Austrian-Czech photographer, painter and poet (1893–1940)

Anton Josef Trčka (7 September 1893 – 16 March 1940) was an Austrian-Czech photographer, painter and poet. He was mostly known for his portraits, which he signed with the name "Antios," a combination of his first and middle names. His studio was destroyed by a bomb in 1944, and photographs of artists Gustav Klimt and Egon Schiele are some of the few surviving examples of his work.

==Biography==
Trčka was born on 7 September 1893 in Vienna to Czech parents who came from Moravia hence throughout his life he was connected with both Germanic and Czech cultures. He lived and worked in Prague and Vienna. In 1911 he entered the Academy of Fine Arts Vienna. During that time he experimented with new photographic techniques, and some of his pictures were produced both in silver bromide and bromoil prints, as mirror images. He also often modified the background of a negative with a brush to create a more artistic expression.

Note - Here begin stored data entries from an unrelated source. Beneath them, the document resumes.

[src/rtl/regfile_ctrl_pkg.sv]
// Shared types and defaults for the register-file writeback control slice.
package regfile_ctrl_pkg;

    localparam int unsigned REG_IDX_W        = 5;
    localparam int unsigned DEFAULT_NUM_REG  = 32;
    localparam int unsigned DEFAULT_DATA_W   = 32;
    localparam int unsigned DEFAULT_MAX_WAIT = 3;

    typedef logic [REG_IDX_W-1:0] reg_idx_t;

    typedef enum logic {
        PRIO_A = 1'b0,
        PRIO_B = 1'b1
    } arb_state_e;

    // x0 is hardwired to zero: never written, never tracked as busy.
    function automatic logic is_x0(input reg_idx_t r);
        return (r == '0);
    endfunction

endpackage

[src/rtl/regfile_wb_arbiter_if.sv]
// Writeback request handshakes (ALU = A, load/CSR = B) and the register file write port.
interface regfile_wb_arbiter_if #(
    parameter int unsigned DATA_W = 32
);
    import regfile_ctrl_pkg::*;

    logic              a_valid;
    logic              a_ready;
    reg_idx_t          a_reg;
    logic [DATA_W-1:0] a_data;

    logic              b_valid;
    logic              b_ready;
    reg_idx_t          b_reg;
    logic [DATA_W-1:0] b_data;

    logic              rf_write_en;
    reg_idx_t          rf_write_reg;
    logic [DATA_W-1:0] rf_write_data;

    // Requester / register-file side.
    modport master (
        output a_valid, a_reg, a_data,
        output b_valid, b_reg, b_data,
        input  a_ready, b_ready,
        input  rf_write_en, rf_write_reg, rf_write_data
    );

    // Arbiter side.
    modport slave (
        input  a_valid, a_reg, a_data,
        input  b_valid, b_reg, b_data,
        output a_ready, b_ready,
        output rf_write_en, rf_write_reg, rf_write_data
    );

endinterface

[src/rtl/rf_scoreboard.sv]
// Busy-register scoreboard: decode claims destinations, granted writebacks release them.
module rf_scoreboard
    import regfile_ctrl_pkg::*;
#(
    parameter int unsigned NUM_REG = DEFAULT_NUM_REG
) (
    input  logic               clk,
    input  logic               reset,
    input  logic               claim_en,
    input  reg_idx_t           claim_reg,
    input  logic               clr_en,
    input  reg_idx_t           clr_reg,
    input  reg_idx_t           chk_rs1,
    input  reg_idx_t           chk_rs2,
    input  reg_idx_t           chk_rd,
    output logic               hazard,
    output logic [NUM_REG-1:0] busy_mask,
    output logic               claim_err
);

    logic [NUM_REG-1:0] busy_q, busy_d;
    logic               claim_err_q, claim_err_d;
    logic               claim_live;

    // Next scoreboard: clear first so a same-edge claim of the same register wins.
    always_comb begin
        busy_d      = busy_q;
        claim_err_d = claim_err_q;
        claim_live  = claim_en && !is_x0(claim_reg);
        if (clr_en && !is_x0(clr_reg)) begin
            busy_d[clr_reg] = 1'b0;
        end
        if (claim_live) begin
            busy_d[claim_reg] = 1'b1;
            if (busy_q[claim_reg]) begin
                claim_err_d = 1'b1;
            end
        end
        busy_d[0] = 1'b0;
    end

    // Scoreboard and sticky error state.
    always_ff @(posedge clk) begin
        if (reset) begin
            busy_q      <= '0;
            claim_err_q <= 1'b0;
        end else begin
            busy_q      <= busy_d;
            claim_err_q <= claim_err_d;
        end
    end

    // Hazard lookup against the current (registered) scoreboard.
    always_comb begin
        hazard = busy_q[chk_rs1] | busy_q[chk_rs2] | busy_q[chk_rd];
    end

    assign busy_mask = busy_q;
    assign claim_err = claim_err_q;

endmodule

[src/rtl/regfile_wb_arbiter.sv]
// Arbitrates the single register-file write port between ALU (A) and load/CSR (B) writebacks.
module regfile_wb_arbiter
    import regfile_ctrl_pkg::*;
#(
    parameter int unsigned NUM_REG  = DEFAULT_NUM_REG,
    parameter int unsigned DATA_W   = DEFAULT_DATA_W,
    parameter int unsigned MAX_WAIT = DEFAULT_MAX_WAIT
) (
    input  logic                 clk,
    input  logic                 reset,
    regfile_wb_arbiter_if.slave  wb,
    input  logic                 claim_en,
    input  reg_idx_t             claim_reg,
    input  reg_idx_t             chk_rs1,
    input  reg_idx_t             chk_rs2,
    input  reg_idx_t             chk_rd,
    output logic                 hazard,
    output logic [NUM_REG-1:0]   busy_mask,
    output logic                 claim_err
);

    localparam int unsigned WAIT_W = (MAX_WAIT > 0) ? $clog2(MAX_WAIT + 1) : 1;

    arb_state_e        state_q, state_d;
    logic [WAIT_W-1:0] wait_cnt_q, wait_cnt_d;

    logic              a_gnt, b_gnt, xfer;
    reg_idx_t          win_reg;
    logic [DATA_W-1:0] win_data;

    logic              rf_write_en_q, rf_write_en_d;
    reg_idx_t          rf_write_reg_q, rf_write_reg_d;
    logic [DATA_W-1:0] rf_write_data_q, rf_write_data_d;

    // Grant selection, B wait counter and priority FSM next state.
    always_comb begin
        a_gnt      = 1'b0;
        b_gnt      = 1'b0;
        state_d    = state_q;
        wait_cnt_d = wait_cnt_q;

        if (!reset) begin
            case (state_q)
                PRIO_A: begin
                    a_gnt = wb.a_valid;
                    b_gnt = !wb.a_valid && wb.b_valid;
                end
                PRIO_B: begin
                    b_gnt = wb.b_valid;
                    a_gnt = !wb.b_valid && wb.a_valid;
                end
                default: begin
                    a_gnt = 1'b0;
                    b_gnt = 1'b0;
                end
            endcase
        end

        if (!wb.b_valid || b_gnt) begin
            wait_cnt_d = '0;
        end else if (wait_cnt_q < WAIT_W'(MAX_WAIT)) begin
            wait_cnt_d = wait_cnt_q + WAIT_W'(1);
        end

        // Flip to B priority on the same edge the counter reaches its limit,
        // so B wins on the very next cycle.
        case (state_q)
            PRIO_A: begin
                if (wait_cnt_d == WAIT_W'(MAX_WAIT)) begin
                    state_d = PRIO_B;
                end
            end
            PRIO_B: begin
                if (b_gnt || !wb.b_valid) begin
                    state_d = PRIO_A;
                end
            end
            default: state_d = PRIO_A;
        endcase
    end

    // Winner mux and next value of the registered write port.
    always_comb begin
        xfer     = a_gnt || b_gnt;
        win_reg  = b_gnt ? wb.b_reg  : wb.a_reg;
        win_data = b_gnt ? wb.b_data : wb.a_data;

        rf_write_en_d   = xfer && !is_x0(win_reg);
        rf_write_reg_d  = rf_write_reg_q;
        rf_write_data_d = rf_write_data_q;
        if (xfer) begin
            rf_write_reg_d  = win_reg;
            rf_write_data_d = win_data;
        end
    end

    // FSM, wait counter and output stage registers.
    always_ff @(posedge clk) begin
        if (reset) begin
            state_q         <= PRIO_A;
            wait_cnt_q      <= '0;
            rf_write_en_q   <= 1'b0;
            rf_write_reg_q  <= '0;
            rf_write_data_q <= '0;
        end else begin
            state_q         <= state_d;
            wait_cnt_q      <= wait_cnt_d;
            rf_write_en_q   <= rf_write_en_d;
            rf_write_reg_q  <= rf_write_reg_d;
            rf_write_data_q <= rf_write_data_d;
        end
    end

    assign wb.a_ready       = a_gnt;
    assign wb.b_ready       = b_gnt;
    assign wb.rf_write_en   = rf_write_en_q;
    assign wb.rf_write_reg  = rf_write_reg_q;
    assign wb.rf_write_data = rf_write_data_q;

    rf_scoreboard #(
        .NUM_REG (NUM_REG)
    ) u_scoreboard (
        .clk       (clk),
        .reset     (reset),
        .claim_en  (claim_en),
        .claim_reg (claim_reg),
        .clr_en    (rf_write_en_d),
        .clr_reg   (win_reg),
        .chk_rs1   (chk_rs1),
        .chk_rs2   (chk_rs2),
        .chk_rd    (chk_rd),
        .hazard    (hazard),
        .busy_mask (busy_mask),
        .claim_err (claim_err)
    );

endmodule

[src/flat_wrapper.sv]
// flat-port wrapper written by rule: the top's interface ports become plain ports
module regfile_wb_arbiter_flat import regfile_ctrl_pkg::*;
#(
    parameter int unsigned NUM_REG  = DEFAULT_NUM_REG,
    parameter int unsigned DATA_W   = DEFAULT_DATA_W,
    parameter int unsigned MAX_WAIT = DEFAULT_MAX_WAIT
)
  (clk, reset, claim_en, claim_reg, chk_rs1, chk_rs2, chk_rd, hazard, busy_mask, claim_err, wb_a_valid, wb_a_reg, wb_a_data, wb_b_valid, wb_b_reg, wb_b_data, wb_a_ready, wb_b_ready, wb_rf_write_en, wb_rf_write_reg, wb_rf_write_data);
  regfile_wb_arbiter_if #(.DATA_W(DATA_W)) wb_i ();
  input  logic clk;
  input  logic reset;
  input  logic claim_en;
  input  reg_idx_t claim_reg;
  input  reg_idx_t chk_rs1;
  input  reg_idx_t chk_rs2;
  input  reg_idx_t chk_rd;
  output logic hazard;
  output logic [NUM_REG-1:0] busy_mask;
  output logic claim_err;
  input wire logic [$bits(wb_i.a_valid)-1:0] wb_a_valid;
  input wire logic [$bits(wb_i.a_reg)-1:0] wb_a_reg;
  input wire logic [$bits(wb_i.a_data)-1:0] wb_a_data;
  input wire logic [$bits(wb_i.b_valid)-1:0] wb_b_valid;
  input wire logic [$bits(wb_i.b_reg)-1:0] wb_b_reg;
  input wire logic [$bits(wb_i.b_data)-1:0] wb_b_data;
  output wire logic [$bits(wb_i.a_ready)-1:0] wb_a_ready;
  output wire logic [$bits(wb_i.b_ready)-1:0] wb_b_ready;
  output wire logic [$bits(wb_i.rf_write_en)-1:0] wb_rf_write_en;
  output wire logic [$bits(wb_i.rf_write_reg)-1:0] wb_rf_write_reg;
  output wire logic [$bits(wb_i.rf_write_data)-1:0] wb_rf_write_data;
  assign wb_i.a_valid = wb_a_valid;
  assign wb_i.a_reg = wb_a_reg;
  assign wb_i.a_data = wb_a_data;
  assign wb_i.b_valid = wb_b_valid;
  assign wb_i.b_reg = wb_b_reg;
  assign wb_i.b_data = wb_b_data;
  assign wb_a_ready = wb_i.a_ready;
  assign wb_b_ready = wb_i.b_ready;
  assign wb_rf_write_en = wb_i.rf_write_en;
  assign wb_rf_write_reg = wb_i.rf_write_reg;
  assign wb_rf_write_data = wb_i.rf_write_data;
  regfile_wb_arbiter #(.NUM_REG(NUM_REG), .DATA_W(DATA_W), .MAX_WAIT(MAX_WAIT)) u_core (.clk(clk), .reset(reset), .wb(wb_i), .claim_en(claim_en), .claim_reg(claim_reg), .chk_rs1(chk_rs1), .chk_rs2(chk_rs2), .chk_rd(chk_rd), .hazard(hazard), .busy_mask(busy_mask), .claim_err(claim_err));
endmodule
[config.mk]
export PLATFORM = sky130hd
export DESIGN_NAME = regfile_wb_arbiter_flat
export DESIGN_NICKNAME = d
export VERILOG_FILES = /design/src/rtl/regfile_ctrl_pkg.sv /design/src/rtl/regfile_wb_arbiter_if.sv /design/src/rtl/rf_scoreboard.sv /design/src/rtl/regfile_wb_arbiter.sv /design/src/flat_wrapper.sv
export SDC_FILE = /design/constraint.sdc
export NUM_CORES = 1
export LEC_CHECK = 0
export ABC_AREA = 0
export BUFFER_PORTS_ARGS = -buffer_cell sky130_fd_sc_hd__buf_4
export CORE_ASPECT_RATIO = 0.8
export CORE_MARGIN = 8
export CORE_UTILIZATION = 48
export CTS_CLUSTER_DIAMETER = 60
export DETAILED_ROUTE_END_ITERATION = 7
export GPL_TIMING_DRIVEN = 0
export HOLD_SLACK_MARGIN = 0.15
export PLACE_DENSITY = 0.82
export SYNTH_ARGS = -nofsm -noshare
export SYNTH_HDL_FRONTEND = slang
export SYNTH_SLANG_ARGS = --single-unit
[constraint.sdc]
create_clock -name clk -period 2.3 [get_ports clk]
set_clock_uncertainty 0.1 [all_clocks]
set_input_delay 0 -clock clk [delete_from_list [all_inputs] [get_ports clk]]
set_output_delay 0 -clock clk [all_outputs]
set_load 0.01 [all_outputs]
==> flow_summary.yaml, run 1 <==
clocking:
  cts_max_path_buffers: 2
  cts_root_buf: "clkbuf_16"
  clk_latency_ns: 0.33
  numCtsBuffers: 9
  htreeDepth: 3
  tritoncts: "done"
  cts.reportedPaths.clkPinSlew_ns: 0.06
  clock_sinks: 73
routing:
  detail_route.vias_per_cell: 6.61
  drt_wl_total_um: 21200
  drtIter0Drc: 910
  antenna_left: 0
  drtPass1Iterations: 6
  wire_per_inst_um: 23.5
  route.detailed.drc: 0
  num_vias: 5972
status:
  violations: "setup timing"
  outcome: "finished with violations"
setup_path:
  worstSetupEndpointType: "register"
  crit_fanout: 10
  required_ns: 2.40
  startpoint_type: "register"
  arrival_ns: 2.48
  criticalPathCategory: "reg2reg"
synth:
  yosysWarnings: 0
  synth_common_cells: "nand2_1, dfxtp_1, nor2_1, a21oi_1, a311oi_1"
  yosysSeqAreaShare_pct: 33.1
  synth_seq_cells: 73
  syn_inst: 521
  mappedNetlistNets: 620
  post-synth-top-count-cell: "nand2_1"
  async_flop_share_pct: 0
  synth_enable_flop_cells: 0
  synth.distinct_cells: 51
  synth_top_area_share_pct: 33.1
  syn_avg_cell_area_um2: 8.47
  synth_ff_type: "dfxtp_1"
  syn_area_um2: 4410
  synth_area_leaders: "dfxtp_1, nand2_1, mux4_2"
  yosys.area.top_type: "dfxtp_1"
grt:
  grt_max_degree: 14
  grt_pass1_vias: 6078
  grt_pass1_wl_um: 31500
  grt_overflow: 0
  grt_use_total_pct: 32.1
  antenna_found_initial: 0
timing:
  hold_slack_ns: 0.173
  worstMarginPinSlew_ns: 0.919
  maxSlewViolCount: 0
  fmax_ghz: 0.420
  fin_ws_ns: -0.0825
  tns_ns: -0.0827
  fin_crit_sh_pct: 104
  max-slew-margin-rel_pct: 38.3
  min_period_ns: 2.38
  hold_viol_final: 0
  setup_violations: 2
power_and_ir_drop:
  ir_worst_vdd_uv: 472
  power.density_nw_per_um2: 545
  leakage_nw: 2.93
die:
  coreArea_um2: 9000
  die_x_um: 123
  start_util_pct: 49.0
  num_rows: 31
  fp.dieH_um: 102
  dieArea_um2: 12500
  pin_count: 173
placed_design:
  dp_hpwl_um: 12600
  dp_cells: 799
  routabilityCongestion: 0.895
  io_buffers: 163
  placed_area_um2: 5780
layout:
  nNetsFinal: 882
  final_cell_area_um2: 7040
  largest_reg_flops: 32
  area_growth_pct: 59.4
  drive_above_1_share_pct: 30.8
  final_cells: 903
  n_antenna_cell: 0
hold_path:
  min-delay-path-class: "in2reg"
job:
  drv_cap: 0
==> worst paths after layout <==
kind,from,endpoint,slack [ns],depth (start not counted)
setup / recovery,u_core.state_q,u_core.u_scoreboard.busy_mask[28],-0.08,7
hold / removal,claim_reg[0],u_core.u_scoreboard.claim_err,0.17,4
setup reg to reg,u_core.state_q,u_core.u_scoreboard.busy_mask[28],-0.08,7
hold reg to reg,u_core.wait_cnt_q[0],u_core.wait_cnt_q[0],0.37,1
==> worst max-delay path, stage by stage (launching register included) <==
cell	delay, ns
dfxtp_1	0.40
nand2b_4	0.20
nand2_8	0.10
buf_4	0.17
mux2i_2	0.24
buf_2	0.26
o41ai_1	0.62
a21oi_1	0.15
==> where the power goes <==
part	internal [W]	switching (W)	total [W]
sequential	0.00133	0.0000517	0.00138
combinational	0.000434	0.000458	0.000891
clock	0.000981	0.000580	0.00156
==> area by class of cell <==
| cell class | instances | area, um2 |
|---|---|---|
| Buffer | 45 | 220 |
| Clock buffer | 10 | 239 |
| Clock inverter | 6 | 91.3 |
| Fill cell | 534 | 1960 |
| Inverter | 7 | 28.8 |
| Multi-Input combinational cell | 396 | 2750 |
| Sequential cell | 73 | 1460 |
| Tap cell | 115 | 144 |
| Timing Repair Buffer | 251 | 2100 |
==> what timing repair did <==
item                       4_1_cts  5_1_grt
hold endpoints to repair        69        2
gates resized for setup          1       13
setup endpoints to repair        1       26
pin swaps                        0        2
setup buffers                    0        2
hold buffers                    86        2
==> placed cells by master (no fill, tap or decap), types with 12 or more instances in the layout <==
master,count
clkbuf_1,22
buf_2,12
nor2_1,51
mux4_2,17
dfxtp_1,73
a311oi_1,31
o41ai_1,30
mux2i_1,23
dlygate4sd3_1,86
a21oi_1,38
buf_4,168
nand2_1,111
==> cell families after synthesis <==
family / Yosys count / synth area share [%]
AO/OA/AOI/OAI: 135 / 22.8
AND/OR/NAND/NOR: 205 / 20.7
other: 1 / 0.0850
flip-flops: 73 / 33.1
buffers and inverters: 52 / 5.44
multiplexers: 55 / 17.9
==> stage by stage <==
step / utilization, % / setup slack, ns / power [W]
after global placement: 64.2 / 0.109 / 0.00206
after CTS: 77.5 / 0.0293 / 0.00373
final: 78.2 / -0.0825 / 0.00383
after global routing: 78.2 / -0.0978 / 0.00392
after floorplan: - / 0.390 / 0.00174
after detailed placement: 64.2 / 0.0491 / 0.00208
==> layer usage <==
| layer | vias to the layer above | part of all wire (%) | GRT usage (%) |
|---|---|---|---|
| met4 | 0 | 6.4 | 20.9 |
| met1 | 2765 | 34 | 35.8 |
| met3 | 159 | 12 | 9.30 |
| met5 | - | 0 | 0 |
| li1 | 2474 | - | - |
| met2 | 574 | 47 | 52.8 |
No activity file was read; power rests on OpenSTA's default activity.
==> run 2, diff against run 1 <==
--- a/config.mk
+++ b/config.mk
@@ -18,3 +18,4 @@
 export SYNTH_ARGS = -nofsm -noshare
 export SYNTH_HDL_FRONTEND = slang
 export SYNTH_SLANG_ARGS = --single-unit
+export TNS_END_PERCENT = 50
==> run 2 against run 1 <==
The flow now finishes without violations. Final cell count increased by 0.11%. Die area unchanged. Global-route usage unchanged. Worst setup slack improved by 0.088 ns. Utilization increased by 0.14 points. Sequential share of layout area about the same. Wire length increased by 0.49%. Critical path type unchanged. Largest power group unchanged.
==> flow_summary.yaml, run 2 (synthesized netlist as in run 1, its figures left out) <==
setup_path:
  arrival_ns: 2.48
  slowest_stage: "dlygate4sd3_1"
  reg2reg_to: "u_core.wb.rf_write_data[6]"
  max_stage_delay_ns: 0.60
  worstSetupEndpointType: "register"
  path_depth: 8
  cp_top_family: "buffers and inverters"
  reg2reg_depth: 8
  required_ns: 2.49
  r2r_slack_ns: 0.005
  worstPathCellList: "nand2b_4 > nand2_8 > inv_4 > buf_6 > buf_6 > nand2_1 > a311oi_2 > dlygate4sd3_1"
  r2r_start: "u_core.state_q"
  crit_fanout: 10
  crit_top_cell: "buf_6"
  criticalPathCategory: "reg2reg"
  startpoint_type: "register"
  path_buf_inv: 4
timing:
  setup_violations: 0
  fmax_ghz: 0.436
  fin_crit_sh_pct: 99.8
  min_period_ns: 2.29
  worstMarginPinSlew_ns: 0.911
  max-slew-margin-rel_pct: 38.9
  fin_ws_ns: 0.00537
  hold_viol_final: 0
  maxSlewViolCount: 0
clocking:
  cts_max_path_buffers: 2
  cts_root_buf: "clkbuf_16"
  tritoncts: "done"
  htreeDepth: 3
  clock_sinks: 73
  cts.reportedPaths.clkPinSlew_ns: 0.07
  numCtsBuffers: 9
  clk_latency_ns: 0.34
hold_path:
  holdPathStages: 4
  worstHoldStart: "claim_reg[0]"
  min-delay-path-class: "in2reg"
  whs_endpoint: "u_core.u_scoreboard.claim_err"
placed_design:
  dp_hpwl_um: 12600
  post-place-ws_ns: 0.0491
  io_buffers: 163
  dp_cells: 799
  routabilityCongestion: 0.895
grt:
  grt_pass1_wl_um: 31500
  grt_max_degree: 14
  grt_use_total_pct: 32.1
  grt_pass1_vias: 6078
  grt_overflow: 0
  antenna_found_initial: 0
die:
  coreArea_um2: 9000
  fp.dieH_um: 102
  pin_count: 173
  die_x_um: 123
  num_rows: 31
  start_util_pct: 49.0
  dieArea_um2: 12500
layout:
  area_growth_pct: 59.7
  n_antenna_cell: 0
  nNetsFinal: 883
  layout_common_cells: "buf_4, nand2_1, dlygate4sd3_1"
  largest_reg_flops: 32
  layout_commonest_cell: "buf_4"
  drive_above_1_share_pct: 30.8
  final_cells: 904
routing:
  wire_per_inst_um: 23.6
  route.detailed.drc: 0
  drtPass1Iterations: 6
  drt_wl_total_um: 21300
  antenna_left: 0
  detail_route.vias_per_cell: 6.54
  num_vias: 5916
  drtIter0Drc: 784
power_and_ir_drop:
  power.density_nw_per_um2: 545
  ir_worst_vdd_uv: 475
  leakage_nw: 2.95
  finalPower_w: 0.00384
status:
  outcome: "finished, final reports clean"
job:
  drv_cap: 0
==> run 2: cell types whose count changed in the layout (fill, tap and decap cells not counted) <==
cell            change
dlymetal6s4s_1      +1
==> run 2: worst max path at each step <==
stage	endpoint	startpoint
floorplan	u_core.u_scoreboard.busy_mask[6]	u_core.state_q
finish	u_core.wb.rf_write_data[6]	u_core.state_q
CTS	u_core.u_scoreboard.busy_mask[27]	u_core.state_q
global route	u_core.wb.rf_write_data[6]	u_core.state_q
detailed placement	u_core.u_scoreboard.busy_mask[23]	u_core.state_q
global placement	u_core.u_scoreboard.busy_mask[23]	u_core.state_q
==> run 2: report_power, final <==
part           leakage, nW  switching [W]  internal (W)
clock                0.151       0.000584      0.000981
sequential           0.598      0.0000511       0.00133
combinational         2.20       0.000461      0.000436
total                 2.95        0.00110       0.00274
==> run 2: metal layers <==
layer | vias to the layer above | track usage [%] | share of wire, %
met5 | - | 0 | 0
met2 | 534 | 52.8 | 47
met3 | 147 | 9.30 | 13
li1 | 2481 | - | -
met4 | 0 | 20.9 | 6.2
met1 | 2754 | 35.8 | 34
==> run 2: final cells by class <==
| cell class | count | area, um2 |
|---|---|---|
| Multi-Input combinational cell | 396 | 2750 |
| Buffer | 45 | 220 |
| Tap cell | 115 | 144 |
| Sequential cell | 73 | 1460 |
| Clock inverter | 6 | 91.3 |
| Fill cell | 532 | 1950 |
| Timing Repair Buffer | 252 | 2110 |
| Clock buffer | 10 | 239 |
| Inverter | 7 | 28.8 |
==> run 2: worst reg2reg max path, delay by kind of cell (launching register included) <==
kind	cells	cell delay, ns
buffers and inverters	4	1.04
flip-flops	1	0.40
AND/OR/NAND/NOR	3	0.40
AO/OA/AOI/OAI	1	0.32
==> run 2: repair_timing <==
item,4_1_cts,5_1_grt
gates resized for setup,1,14
setup buffers,0,2
pin swaps,0,2
hold buffers,86,2
endpoints found under the hold margin,69,2
endpoints found under the setup margin,1,26
==> run 2: metrics by stage <==
step	hold WS [ns]	setup TNS, ns	util [%]	area, um2
floorplan	-0.0225	0	-	4410
global placement	0.177	0	64.2	5780
detailed placement	0.182	0	64.2	5780
CTS	0.159	0	77.5	6980
global route	0.209	-0.0749	78.3	7050
finish	0.167	0	78.3	7050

In the early 1910s Trčka reproduced some paintings of Egon Schiele. Trčka photographed Schiele in early 1914. Between 1916 and 1918, he served with the Austrian Army, and then worked as a military photographer. He resumed his studio work in 1924. Continuing to study his craft, Trčka was one of the students of Hella Katz.

Trčka was married to Clara Schlesinger. He died in Vienna on 16 III 1940 aged 46, from carbon monoxide poisoning.